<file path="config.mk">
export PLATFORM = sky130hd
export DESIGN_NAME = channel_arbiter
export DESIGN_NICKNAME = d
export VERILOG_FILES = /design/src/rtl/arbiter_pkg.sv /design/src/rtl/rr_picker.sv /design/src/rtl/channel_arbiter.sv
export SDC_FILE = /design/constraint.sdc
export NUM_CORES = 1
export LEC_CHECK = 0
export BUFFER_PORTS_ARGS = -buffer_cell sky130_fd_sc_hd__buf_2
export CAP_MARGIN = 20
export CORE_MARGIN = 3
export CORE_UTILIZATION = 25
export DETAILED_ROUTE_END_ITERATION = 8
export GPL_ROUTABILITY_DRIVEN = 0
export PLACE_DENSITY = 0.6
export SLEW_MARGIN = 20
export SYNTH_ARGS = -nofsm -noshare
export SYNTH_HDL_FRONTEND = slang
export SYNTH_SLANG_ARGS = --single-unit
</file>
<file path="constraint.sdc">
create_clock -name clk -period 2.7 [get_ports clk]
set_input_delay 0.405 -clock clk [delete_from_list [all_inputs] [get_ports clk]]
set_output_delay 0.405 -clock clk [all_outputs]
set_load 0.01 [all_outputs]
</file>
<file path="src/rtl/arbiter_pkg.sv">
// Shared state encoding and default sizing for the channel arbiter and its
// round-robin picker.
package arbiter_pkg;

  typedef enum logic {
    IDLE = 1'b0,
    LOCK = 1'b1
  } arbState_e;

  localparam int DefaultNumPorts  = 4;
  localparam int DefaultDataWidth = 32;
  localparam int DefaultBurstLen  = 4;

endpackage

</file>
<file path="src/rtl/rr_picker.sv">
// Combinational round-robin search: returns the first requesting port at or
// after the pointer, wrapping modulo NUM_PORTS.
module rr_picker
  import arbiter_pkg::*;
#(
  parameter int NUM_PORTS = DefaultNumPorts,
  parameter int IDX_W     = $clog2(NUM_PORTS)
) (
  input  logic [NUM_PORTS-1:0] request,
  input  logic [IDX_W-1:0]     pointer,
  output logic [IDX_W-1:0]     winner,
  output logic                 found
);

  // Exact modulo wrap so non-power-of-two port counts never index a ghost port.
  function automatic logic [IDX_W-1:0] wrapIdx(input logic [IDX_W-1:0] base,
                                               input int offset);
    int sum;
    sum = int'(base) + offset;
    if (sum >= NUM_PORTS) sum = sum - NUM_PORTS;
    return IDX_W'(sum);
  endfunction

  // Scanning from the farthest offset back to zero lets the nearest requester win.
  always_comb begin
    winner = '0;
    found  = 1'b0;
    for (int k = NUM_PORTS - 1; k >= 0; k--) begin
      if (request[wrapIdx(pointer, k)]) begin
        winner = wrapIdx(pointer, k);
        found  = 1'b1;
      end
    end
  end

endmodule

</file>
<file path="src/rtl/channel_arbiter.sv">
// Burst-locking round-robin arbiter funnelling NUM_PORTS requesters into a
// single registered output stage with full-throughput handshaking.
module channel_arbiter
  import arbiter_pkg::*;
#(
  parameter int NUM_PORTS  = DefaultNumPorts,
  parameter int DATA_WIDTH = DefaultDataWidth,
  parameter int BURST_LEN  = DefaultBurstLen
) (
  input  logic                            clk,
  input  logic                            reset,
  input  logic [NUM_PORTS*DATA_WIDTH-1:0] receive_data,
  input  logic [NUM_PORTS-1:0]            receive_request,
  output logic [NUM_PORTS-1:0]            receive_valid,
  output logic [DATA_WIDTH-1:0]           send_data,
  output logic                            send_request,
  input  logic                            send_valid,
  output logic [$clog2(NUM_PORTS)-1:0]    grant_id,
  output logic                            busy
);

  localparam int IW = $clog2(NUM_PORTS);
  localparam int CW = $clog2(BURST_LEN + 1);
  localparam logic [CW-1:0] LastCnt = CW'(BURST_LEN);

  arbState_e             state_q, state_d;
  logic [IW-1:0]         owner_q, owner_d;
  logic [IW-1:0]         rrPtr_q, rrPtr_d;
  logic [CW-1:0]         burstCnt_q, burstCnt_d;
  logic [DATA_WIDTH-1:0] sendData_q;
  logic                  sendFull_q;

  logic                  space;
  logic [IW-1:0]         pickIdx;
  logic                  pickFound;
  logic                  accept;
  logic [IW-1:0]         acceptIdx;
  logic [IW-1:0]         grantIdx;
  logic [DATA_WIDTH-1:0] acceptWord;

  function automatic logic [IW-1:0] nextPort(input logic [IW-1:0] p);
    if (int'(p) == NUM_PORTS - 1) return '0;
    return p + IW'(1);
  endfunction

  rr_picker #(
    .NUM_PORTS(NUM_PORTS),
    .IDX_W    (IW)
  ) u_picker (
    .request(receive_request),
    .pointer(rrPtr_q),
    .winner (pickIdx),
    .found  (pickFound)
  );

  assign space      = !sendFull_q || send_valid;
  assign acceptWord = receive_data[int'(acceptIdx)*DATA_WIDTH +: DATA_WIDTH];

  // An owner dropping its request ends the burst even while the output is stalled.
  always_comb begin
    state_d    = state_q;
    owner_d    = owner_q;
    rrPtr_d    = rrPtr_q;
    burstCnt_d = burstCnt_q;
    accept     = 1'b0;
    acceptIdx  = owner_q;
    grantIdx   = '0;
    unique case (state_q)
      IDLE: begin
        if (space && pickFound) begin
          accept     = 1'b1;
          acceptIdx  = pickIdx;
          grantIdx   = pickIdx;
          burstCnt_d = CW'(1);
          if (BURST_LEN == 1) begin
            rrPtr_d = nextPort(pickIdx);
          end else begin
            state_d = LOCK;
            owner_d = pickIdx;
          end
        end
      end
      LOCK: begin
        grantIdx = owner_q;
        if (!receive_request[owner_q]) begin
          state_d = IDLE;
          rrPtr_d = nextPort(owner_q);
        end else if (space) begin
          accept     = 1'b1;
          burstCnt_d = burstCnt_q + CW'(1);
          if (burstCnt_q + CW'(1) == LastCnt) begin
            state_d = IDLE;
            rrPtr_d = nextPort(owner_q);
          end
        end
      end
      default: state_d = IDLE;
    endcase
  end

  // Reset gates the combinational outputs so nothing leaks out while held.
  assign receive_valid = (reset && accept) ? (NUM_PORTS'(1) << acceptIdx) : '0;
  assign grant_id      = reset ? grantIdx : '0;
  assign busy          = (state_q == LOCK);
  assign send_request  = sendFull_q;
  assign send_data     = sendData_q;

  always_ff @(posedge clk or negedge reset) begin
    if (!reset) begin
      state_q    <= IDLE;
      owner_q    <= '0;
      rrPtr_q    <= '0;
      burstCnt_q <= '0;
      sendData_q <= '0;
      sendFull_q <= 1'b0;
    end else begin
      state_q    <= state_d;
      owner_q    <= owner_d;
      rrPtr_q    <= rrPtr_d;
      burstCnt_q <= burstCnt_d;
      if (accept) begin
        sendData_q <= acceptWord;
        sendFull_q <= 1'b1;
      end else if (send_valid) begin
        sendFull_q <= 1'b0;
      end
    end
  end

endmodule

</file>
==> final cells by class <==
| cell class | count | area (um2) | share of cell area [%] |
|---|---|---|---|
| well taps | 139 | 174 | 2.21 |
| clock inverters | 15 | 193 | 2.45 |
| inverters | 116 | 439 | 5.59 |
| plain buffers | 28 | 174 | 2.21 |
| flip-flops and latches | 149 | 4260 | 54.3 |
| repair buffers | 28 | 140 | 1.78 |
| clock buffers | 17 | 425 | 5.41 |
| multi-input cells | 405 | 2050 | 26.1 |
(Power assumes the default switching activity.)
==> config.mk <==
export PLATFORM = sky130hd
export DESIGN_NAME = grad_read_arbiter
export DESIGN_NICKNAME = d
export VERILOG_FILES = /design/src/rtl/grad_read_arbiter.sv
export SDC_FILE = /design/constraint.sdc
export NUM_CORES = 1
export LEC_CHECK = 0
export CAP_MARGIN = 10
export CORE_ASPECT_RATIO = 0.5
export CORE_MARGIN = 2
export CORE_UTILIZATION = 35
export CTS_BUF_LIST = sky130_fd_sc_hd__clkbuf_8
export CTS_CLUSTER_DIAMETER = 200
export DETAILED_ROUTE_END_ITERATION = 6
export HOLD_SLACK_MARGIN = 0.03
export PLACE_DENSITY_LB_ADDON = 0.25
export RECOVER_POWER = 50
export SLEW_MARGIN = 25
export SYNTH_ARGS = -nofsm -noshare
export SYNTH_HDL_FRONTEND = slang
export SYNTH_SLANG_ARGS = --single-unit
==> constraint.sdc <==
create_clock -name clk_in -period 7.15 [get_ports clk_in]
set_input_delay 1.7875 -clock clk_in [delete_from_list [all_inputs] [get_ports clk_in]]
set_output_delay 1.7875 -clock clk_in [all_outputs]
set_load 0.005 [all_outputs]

Exercise brief
Please reproduce, exactly as they appear above, the lines from the line containing "28 | 174 | 2.21 |" up to and including the line containing "export CORE_UTILIZATION = 35".

Answer to the exercise
| plain buffers | 28 | 174 | 2.21 |
| flip-flops and latches | 149 | 4260 | 54.3 |
| repair buffers | 28 | 140 | 1.78 |
| clock buffers | 17 | 425 | 5.41 |
| multi-input cells | 405 | 2050 | 26.1 |
(Power assumes the default switching activity.)
==> config.mk <==
export PLATFORM = sky130hd
export DESIGN_NAME = grad_read_arbiter
export DESIGN_NICKNAME = d
export VERILOG_FILES = /design/src/rtl/grad_read_arbiter.sv
export SDC_FILE = /design/constraint.sdc
export NUM_CORES = 1
export LEC_CHECK = 0
export CAP_MARGIN = 10
export CORE_ASPECT_RATIO = 0.5
export CORE_MARGIN = 2
export CORE_UTILIZATION = 35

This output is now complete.